Con los mecanismos de manipulación y seducción, grupos de poder  han dividido la nación, y en uno y otro extremo avizoramos posturas equivocadas, fundamentalismos y ofuscaciones que no soportan una crítica desde, por ejemplo, la psicología social y sus estudios sobre los efectos nocivos de los prejuicios. Casi de manera inconsciente creemos dinamitar prejuicios cuando de modo recursivo estamos creando otros, a veces con mayor cerrazón fundamentalista.

En este panorama acrítico nos topamos con la noticia de que fue otorgado el Premio Pedro Henríquez Ureña, a Mario Vargas Llosa, cuyas contradictorias defensas de “altos valores democráticos”  en su trayectoria politica en el Perú durante los noventas,  su denunciado conservadurismo, y sus pronunciamientos en contra de las corrientes del nuevo socialismo latinoamericano, proponen un cuadro sinuoso para cierta izquierda local ahora Vargsllosistas.

Las denuncias públicas internacionales del Nobilis Scriptor contra República Dominicana, no constituyen una obra de ficcion sino unas declaraciones politicas  y, por consiguiente, nadie puede  impedir que sean pesadas y medidas  con ese rasero. Hacer pasar sus expresiones peyorativas como pretendidamente humanísticas, entra en franca contradicción con su postura ante los indígenas en los noventa.  Sus planteamientos en el artículo aprecido hace unos años en un periódico español,  constituyen una actitud  detractora del “carácter genuino” del pueblo dominicano que descansa en su soberanía y en eso que Pedro Henrriquez Ureña llama nacionalismo espiritual, aludiendo sin dudas a los valores identitarios.
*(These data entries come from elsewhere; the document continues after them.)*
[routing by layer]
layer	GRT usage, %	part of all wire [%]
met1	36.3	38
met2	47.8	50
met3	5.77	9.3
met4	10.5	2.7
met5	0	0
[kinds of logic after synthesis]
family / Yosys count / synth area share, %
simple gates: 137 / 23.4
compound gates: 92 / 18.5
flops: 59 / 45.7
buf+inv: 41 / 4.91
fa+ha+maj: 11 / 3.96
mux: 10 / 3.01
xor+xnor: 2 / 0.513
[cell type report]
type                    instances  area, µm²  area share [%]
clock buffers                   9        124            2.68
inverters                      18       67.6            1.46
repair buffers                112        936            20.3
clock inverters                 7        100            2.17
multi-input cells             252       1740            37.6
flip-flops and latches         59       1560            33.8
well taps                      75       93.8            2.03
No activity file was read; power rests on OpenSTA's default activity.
`config.mk`:
```
export PLATFORM = sky130hd
export DESIGN_NAME = jsonc_comment_stripper_core
export DESIGN_NICKNAME = d
export VERILOG_FILES = /design/src/rtl/jcs_pkg.sv /design/src/rtl/jcs_scanner.sv /design/src/rtl/jcs_result_queue.sv /design/src/rtl/jsonc_comment_stripper_core.sv
export VERILOG_INCLUDE_DIRS = /design/src /design/src/rtl
export SDC_FILE = /design/constraint.sdc
export NUM_CORES = 1
export LEC_CHECK = 0
export ABC_AREA = 1
export BUFFER_PORTS_ARGS = -buffer_cell sky130_fd_sc_hd__clkbuf_2
export CAP_MARGIN = 20
export CORE_ASPECT_RATIO = 2
export CORE_MARGIN = 2
export CORE_UTILIZATION = 55
export DETAILED_ROUTE_END_ITERATION = 10
export PLACE_DENSITY = 0.74
export REMOVE_ABC_BUFFERS = 1
export SYNTH_ARGS = -nofsm -noshare
export SYNTH_HDL_FRONTEND = slang
export SYNTH_HIERARCHICAL = 1
export SYNTH_SLANG_ARGS = --single-unit
```
`constraint.sdc`:
```
create_clock -name clock -period 7.5 [get_ports clock]
set_input_delay 0.375 -clock clock [delete_from_list [all_inputs] [get_ports clock]]
set_output_delay 0.375 -clock clock [all_outputs]
set_load 0.005 [all_outputs]
```
`src/rtl/jsonc_comment_stripper_core_assert.svh`:
```
// assertion macros for the comment stripper core
// used by the top level only; needs nothing else
`ifndef JSONC_COMMENT_STRIPPER_CORE_ASSERT_SVH
`define JSONC_COMMENT_STRIPPER_CORE_ASSERT_SVH

// cond true at an edge requires prop at the same edge
`define JCS_ASSERT_IMPLY(label, clk, rst, cond, prop, msg) \
   label: assert property (@(posedge clk) disable iff (rst) (cond) |-> (prop)) \
      else $error(msg);

// cond true at an edge requires prop at the next edge
`define JCS_ASSERT_NEXT(label, clk, rst, cond, prop, msg) \
   label: assert property (@(posedge clk) disable iff (rst) (cond) |=> (prop)) \
      else $error(msg);

`endif

```
`src/rtl/jcs_pkg.sv`:
```
// shared types and constants of the comment stripper core
// no dependencies
`default_nettype none

package jcs_pkg;

   localparam int QUEUE_DEPTH = 4;

   localparam logic [7:0] CH_QUOTE = 8'h22;
   localparam logic [7:0] CH_BSL   = 8'h5C;
   localparam logic [7:0] CH_SLASH = 8'h2F;
   localparam logic [7:0] CH_STAR  = 8'h2A;
   localparam logic [7:0] CH_LF    = 8'h0A;
   localparam logic [7:0] CH_CR    = 8'h0D;

   typedef enum logic [1:0] {
      MODE_TEXT   = 2'd0,
      MODE_STRING = 2'd1,
      MODE_LINE   = 2'd2,
      MODE_BLOCK  = 2'd3
   } scan_mode_type;

   typedef struct packed {
      logic [7:0] out_byte;
      logic       has_byte;
      logic       run_last;
      logic       stream_end;
   } result_type;

   // results of one item: count is 0, 1 or 2, first slot filled before second
   typedef struct packed {
      logic [1:0] count;
      result_type first;
      result_type second;
   } scan_out_type;

endpackage

`default_nettype wire

```
`src/rtl/jcs_scanner.sv`:
```
// per-byte scanner: comment state and the results of one item
// depends on jcs_pkg
`default_nettype none

module jcs_scanner (
   input  wire logic               clock,
   input  wire logic               reset,
   input  wire logic               take,
   input  wire logic [7:0]         in_byte,
   input  wire logic               in_last,
   output jcs_pkg::scan_out_type   scan_out
);
   import jcs_pkg::*;

   scan_mode_type mode_ff, mode_in;
   logic          escape_ff, escape_in;
   logic          held_ff, held_in;
   logic          star_ff, star_in;

   logic is_quote, is_bsl, is_slash, is_star, is_eol;
   logic prefix, emit_b;
   scan_out_type res;

   assign is_quote = (in_byte == CH_QUOTE);
   assign is_bsl   = (in_byte == CH_BSL);
   assign is_slash = (in_byte == CH_SLASH);
   assign is_star  = (in_byte == CH_STAR);
   assign is_eol   = (in_byte == CH_LF) || (in_byte == CH_CR);

   always_comb begin
      mode_in   = mode_ff;
      escape_in = escape_ff;
      held_in   = held_ff;
      star_in   = star_ff;
      prefix    = 1'b0;
      emit_b    = 1'b0;
      res       = '0;
      case (mode_ff)
         MODE_STRING: begin
            emit_b = 1'b1;
            if (escape_ff) begin
               escape_in = 1'b0;
            end else if (is_bsl) begin
               escape_in = 1'b1;
            end else if (is_quote) begin
               mode_in = MODE_TEXT;
            end
         end
         MODE_LINE: begin
            if (is_eol) begin
               mode_in = MODE_TEXT;
               emit_b  = 1'b1;
            end
         end
         MODE_BLOCK: begin
            if (star_ff && is_slash) begin
               mode_in = MODE_TEXT;
               star_in = 1'b0;
            end else begin
               star_in = is_star;
            end
         end
         default: begin
            if (held_ff && is_slash) begin
               held_in = 1'b0;
               mode_in = MODE_LINE;
            end else if (held_ff && is_star) begin
               held_in = 1'b0;
               mode_in = MODE_BLOCK;
               star_in = 1'b0;
            end else begin
               // held slash that opens nothing goes out ahead of this byte
               prefix  = held_ff;
               held_in = 1'b0;
               if (is_quote) begin
                  mode_in   = MODE_STRING;
                  escape_in = 1'b0;
                  emit_b    = 1'b1;
               end else if (is_slash && !in_last) begin
                  held_in = 1'b1;
               end else begin
                  emit_b = 1'b1;
               end
            end
         end
      endcase

      if (prefix) begin
         res.first.out_byte = CH_SLASH;
         res.first.has_byte = 1'b1;
         res.count          = 2'd1;
      end
      if (emit_b) begin
         if (prefix) begin
            res.second.out_byte = in_byte;
            res.second.has_byte = 1'b1;
            res.count           = 2'd2;
         end else begin
            res.first.out_byte = in_byte;
            res.first.has_byte = 1'b1;
            res.count          = 2'd1;
         end
      end

      if (in_last) begin
         // bare end marker when the final byte gives nothing
         if (res.count == 2'd0) begin
            res.count = 2'd1;
         end
         if (res.count == 2'd2) begin
            res.second.stream_end = 1'b1;
         end else begin
            res.first.stream_end = 1'b1;
         end
         mode_in   = MODE_TEXT;
         escape_in = 1'b0;
         held_in   = 1'b0;
         star_in   = 1'b0;
      end

      if (res.count == 2'd2) begin
         res.second.run_last = 1'b1;
      end else if (res.count == 2'd1) begin
         res.first.run_last = 1'b1;
      end
   end

   assign scan_out = res;

   always_ff @(posedge clock) begin
      if (reset) begin
         mode_ff   <= MODE_TEXT;
         escape_ff <= 1'b0;
         held_ff   <= 1'b0;
         star_ff   <= 1'b0;
      end else if (take) begin
         mode_ff   <= mode_in;
         escape_ff <= escape_in;
         held_ff   <= held_in;
         star_ff   <= star_in;
      end
   end

endmodule

`default_nettype wire

```
`src/rtl/jcs_result_queue.sv`:
```
// result queue: takes up to two results per cycle, gives one
// depends on jcs_pkg
`default_nettype none

module jcs_result_queue #(
   parameter int DEPTH = jcs_pkg::QUEUE_DEPTH
) (
   input  wire logic                  clock,
   input  wire logic                  reset,
   input  wire logic                  push,
   input  wire jcs_pkg::scan_out_type push_data,
   input  wire logic                  pop,
   output logic                       room,
   output logic                       head_valid,
   output jcs_pkg::result_type        head
);
   import jcs_pkg::*;

   localparam int PW = $clog2(DEPTH);
   localparam int CW = $clog2(DEPTH + 1);

   function automatic logic [PW-1:0] ptr_inc(input logic [PW-1:0] p);
      logic [PW-1:0] q;
      if (p == PW'(DEPTH - 1)) begin
         q = '0;
      end else begin
         q = p + PW'(1);
      end
      return q;
   endfunction

   result_type    slot_ff [DEPTH];
   logic [PW-1:0] rd_ptr_ff, rd_ptr_in;
   logic [PW-1:0] wr_ptr_ff, wr_ptr_in;
   logic [CW-1:0] count_ff, count_in;
   logic [1:0]    push_n;
   logic          do_pop;

   assign push_n     = push ? push_data.count : 2'd0;
   assign do_pop     = pop && (count_ff != '0);
   assign room       = (count_ff <= CW'(DEPTH - 2));
   assign head_valid = (count_ff != '0);
   assign head       = slot_ff[rd_ptr_ff];

   always_comb begin
      count_in  = count_ff + CW'(push_n) - CW'(do_pop);
      rd_ptr_in = do_pop ? ptr_inc(rd_ptr_ff) : rd_ptr_ff;
      case (push_n)
         2'd1:    wr_ptr_in = ptr_inc(wr_ptr_ff);
         2'd2:    wr_ptr_in = ptr_inc(ptr_inc(wr_ptr_ff));
         default: wr_ptr_in = wr_ptr_ff;
      endcase
   end

   always_ff @(posedge clock) begin
      if (push_n != 2'd0) begin
         slot_ff[wr_ptr_ff] <= push_data.first;
      end
      if (push_n == 2'd2) begin
         slot_ff[ptr_inc(wr_ptr_ff)] <= push_data.second;
      end
   end

   always_ff @(posedge clock) begin
      if (reset) begin
         rd_ptr_ff <= '0;
         wr_ptr_ff <= '0;
         count_ff  <= '0;
      end else begin
         rd_ptr_ff <= rd_ptr_in;
         wr_ptr_ff <= wr_ptr_in;
         count_ff  <= count_in;
      end
   end

endmodule

`default_nettype wire

```
`src/rtl/jsonc_comment_stripper_core.sv`:
```
// comment stripper for JSON text: results of an accepted item are registered in the result queue
// throughput 1 item per cycle while req_ready is high; an item that gives two results (a released slash and
// its following byte) gives them one after the other, set by the single result port
// results wait in a QUEUE_DEPTH entry queue; req_ready drops when fewer than two free
// synchronous reset clears scanner state and queue pointers, no clearing pass
`default_nettype none

module jsonc_comment_stripper_core #(
   parameter int QUEUE_DEPTH = jcs_pkg::QUEUE_DEPTH
) (
   input  wire logic       clock,
   input  wire logic       reset,
   // input channel
   input  wire logic       req_valid,
   output logic            req_ready,
   input  wire logic [7:0] req_in_byte,
   input  wire logic       req_in_last,
   // result channel
   output logic            rsp_valid,
   input  wire logic       rsp_ready,
   output logic [7:0]      rsp_out_byte,
   output logic            rsp_has_byte,
   output logic            rsp_run_last,
   output logic            rsp_stream_end
);
   import jcs_pkg::*;

   logic         take;
   scan_out_type scan_out;
   result_type   head;

   // an item is taken only when the queue can hold both possible results
   assign take = req_valid && req_ready;

   // comment tracking, slash hold-back and end-of-text marking
   jcs_scanner u_scanner (
      .clock    (clock),
      .reset    (reset),
      .take     (take),
      .in_byte  (req_in_byte),
      .in_last  (req_in_last),
      .scan_out (scan_out)
   );

   // results are registered here, separating the two channels
   jcs_result_queue #(
      .DEPTH (QUEUE_DEPTH)
   ) u_queue (
      .clock      (clock),
      .reset      (reset),
      .push       (take),
      .push_data  (scan_out),
      .pop        (rsp_ready),
      .room       (req_ready),
      .head_valid (rsp_valid),
      .head       (head)
   );

   assign rsp_out_byte   = head.out_byte;
   assign rsp_has_byte   = head.has_byte;
   assign rsp_run_last   = head.run_last;
   assign rsp_stream_end = head.stream_end;

`include "jsonc_comment_stripper_core_assert.svh"

   // a stall is only ever caused by results still waiting
   `JCS_ASSERT_IMPLY(a_stall_has_results, clock, reset, !req_ready, rsp_valid, "stall without pending item")
   // the final byte always gives at least an end marker
   `JCS_ASSERT_NEXT(a_last_gives_result, clock, reset, take && req_in_last, rsp_valid, "final item lost")
   // the end of the text is also the end of its item's results
   `JCS_ASSERT_IMPLY(a_end_is_run_last, clock, reset, rsp_valid && rsp_stream_end, rsp_run_last, "stream end not run last")

endmodule

`default_nettype wire
```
Refutar  infundios, proponer el debate a profundidad entre  intelectuales del país  es importante y perentorio; pero,  que el ofendido galardone al ofensor es una evidencia más de la autofagia, la desidentidad y la caida del sentido de pertenencia.  Aunque un jurado,  cuyo decreto es  inapelable, cometiera el error de no ponderar la pertinencia del premio, ninguna  entidad dominicana debería entregar esos honores, pero lo hará.

Mario Vargas Llosa es hoy una firma, por lo que  cualquier obra con su nombre pasa como Magnus opus; cuestionar La fiesta del chivo por ser –después del primer capítulo –un archivo de anécdotas,  o releer el Elogio de la madrastra como una caída en la brillante carrera del Nobilis Scriptor;  o quizá,  señalar la pobreza de su Cultura del espectáculo, remedo tardío de  Guy Debord, que ha pretendido pasar como libro de ensayo, siendo sólo una compilación de artículos,  sería correr el riesgo de ser llevado a la hoguera por herejía ante tal santo de las letras.

El título del artículo que publica en Acento el notable, escritor, profesor universitario e investigador, Nestor Rodriguez, es agresivo y su contenido asombra por llevar el debate al territorio que precisamente –supongo- no consideró el jurado para el otorgamiento de la distinción. Llamar miserable al que no piensa como el referido profesor,  empobrece el debate.  Cómo llamaríamos entonces al mar de voces que se levantó en contra del otorgamiento del Nobel, señalando a Llosa como “xenófobo, machista, conservador”; mientras Nestor le indilga un humanismo desconocido e infundado.

Las bases del premio probablemente declare el  Veredicto   inapelable;  empero, disentir, levantar una voz de protesta, denunciar un traspié y exigir una enmienda, tambien es insoslayable. No iremos al acto de entrega ni con piedras ni con sombrillas, a ambos lados habrá fundamentalismos y cegueras.   Miraremos de lejos una derrota más autoinfringida.